鳳無咎將眾人的表情盡收眼底,眸色深了深,沒有回答楚玉瑤愚蠢的問題,反而饒有興致地問:“你認識他們?”
楚玉瑤心裡咯噔一下,腦子飛快轉動。
說認識?
那魔尊問起來怎麼認識的,為何認識,是不是一夥的?
她怎麼解釋自己和五個前夫的複雜關係?
說不認識?
可她現在擺明是來求情的,不認識你求個鬼的情?
電光火石間。
她擠出一個比哭還難看的笑,指著夜滄溟故作驚訝:“哎呀,尊主,這個人長得和您好像啊,簡直是一個模子刻出來的,奴婢就是好奇跟過來看看。真想不到這世上居然有和尊主長得您如此相像之人,真是……真是緣分吶,哈哈哈……”
她笑的臉都僵了,連自己都覺得尷尬。
尷尬的腳趾都能摳出三室一廳了。
鳳無咎似笑非笑地看著她,那眼神彷彿能將她心底的小心思看穿,“哦?僅僅是好奇?”
她忙不迭點頭,腦袋點得像小雞啄米,“對對對,就是好奇,尊主您神威蓋世,奴婢哪敢有其他心思。”
“好奇?”
鳳無咎尾音微揚,暗金色的眸子在楚玉瑤和夜滄溟幾人之間打了個轉。
指尖那縷恐怖的毀滅氣息非但沒散,反而更凝實了幾分,“本尊的東西,也是你能好奇的?”

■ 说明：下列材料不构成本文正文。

File: config.mk
export PLATFORM = sky130hd
export DESIGN_NAME = dmac_write_scheduler
export DESIGN_NICKNAME = d
export VERILOG_FILES = /design/src/rtl/axi4_pkg.sv /design/src/rtl/dmac_pkg.sv /design/src/rtl/dmac_rr_arbiter.sv /design/src/rtl/dmac_write_scheduler.sv
export SDC_FILE = /design/constraint.sdc
export NUM_CORES = 2
export LEC_CHECK = 0
export ABC_AREA = 1
export ABC_CLOCK_PERIOD_IN_PS = 3600
export CORE_MARGIN = 8
export CORE_UTILIZATION = 30
export DETAILED_ROUTE_END_ITERATION = 8
export GPL_TIMING_DRIVEN = 0
export SYNTH_ARGS = -nofsm -noshare
export SYNTH_HDL_FRONTEND = slang
export SYNTH_HIERARCHICAL = 1
export SYNTH_SLANG_ARGS = --single-unit
File: constraint.sdc
create_clock -name clk -period 3.6 [get_ports clk]
set_input_delay 0.72 -clock clk [delete_from_list [all_inputs] [get_ports clk]]
set_output_delay 0.72 -clock clk [all_outputs]
set_load 0.05 [all_outputs]
File: src/rtl/axi4_pkg.sv
// AXI4 field widths shared by the DMA blocks.
// Only the widths the write scheduler needs live here.
package axi4_pkg;
  localparam int BURST_BITS = 2;
  localparam int SIZE_BITS  = 3;
endpackage

File: src/rtl/dmac_pkg.sv
// DMA controller shared types: channel/scheduler states and
// the outstanding-burst FIFO entry.
package dmac_pkg;
  localparam int BURST_BITS = axi4_pkg::BURST_BITS;
  localparam int SIZE_BITS  = axi4_pkg::SIZE_BITS;
  localparam int CH_IDX_W   = 8;

  typedef enum logic [1:0] {
    CH_IDLE,
    CH_ACTIVE,
    CH_DRAIN
  } ch_state_e;

  typedef enum logic {
    S_ARB,
    S_ISSUE
  } sched_state_e;

  typedef struct packed {
    logic [CH_IDX_W-1:0] ch;
    logic                last;
  } ost_ent_t;
endpackage

File: src/rtl/dmac_rr_arbiter.sv
// Round-robin channel arbiter: first requester at or after
// rr_ptr wins, wrapping past the last channel.
module dmac_rr_arbiter #(
  parameter int CHANNEL_COUNT = 8
) (
  input  logic [CHANNEL_COUNT-1:0]         req,
  input  logic [$clog2(CHANNEL_COUNT)-1:0] rr_ptr,
  output logic                             gnt_valid,
  output logic [$clog2(CHANNEL_COUNT)-1:0] gnt_idx
);
  localparam int CW = $clog2(CHANNEL_COUNT);

  // rotating priority scan starting at rr_ptr
  always_comb begin
    int j;
    j         = 0;
    gnt_valid = 1'b0;
    gnt_idx   = '0;
    for (int i = 0; i < CHANNEL_COUNT; i++) begin
      j = int'(rr_ptr) + i;
      if (j >= CHANNEL_COUNT) j = j - CHANNEL_COUNT;
      if (!gnt_valid && req[j]) begin
        gnt_valid = 1'b1;
        gnt_idx   = CW'(j);
      end
    end
  end
endmodule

楚玉瑤心中一嚇,後背唰唰唰的冒冷汗,腦子轉得比陀螺還快。
眼看著求情是沒戲了。
她心一橫,眼一閉,脫口而出:“尊主明鑑,奴婢是覺得……覺得這幾人雖然冒犯了尊主,但就這麼捏死了,實在有點……有點浪費。”
“浪費?”
鳳無咎挑眉,像是聽到了甚麼有趣的詞。
“對,就是浪費。”
她豁出去了,小臉堆著諂媚又誠懇到極致笑,手指一一劃過被定格的五個前夫,“尊主您看,這幾個人雖然修為低微,長得也……也就勉勉強強。但好在四肢健全,五官也沒缺零件。殺了多可惜?不如帶回魔宮,廢物利用一下?”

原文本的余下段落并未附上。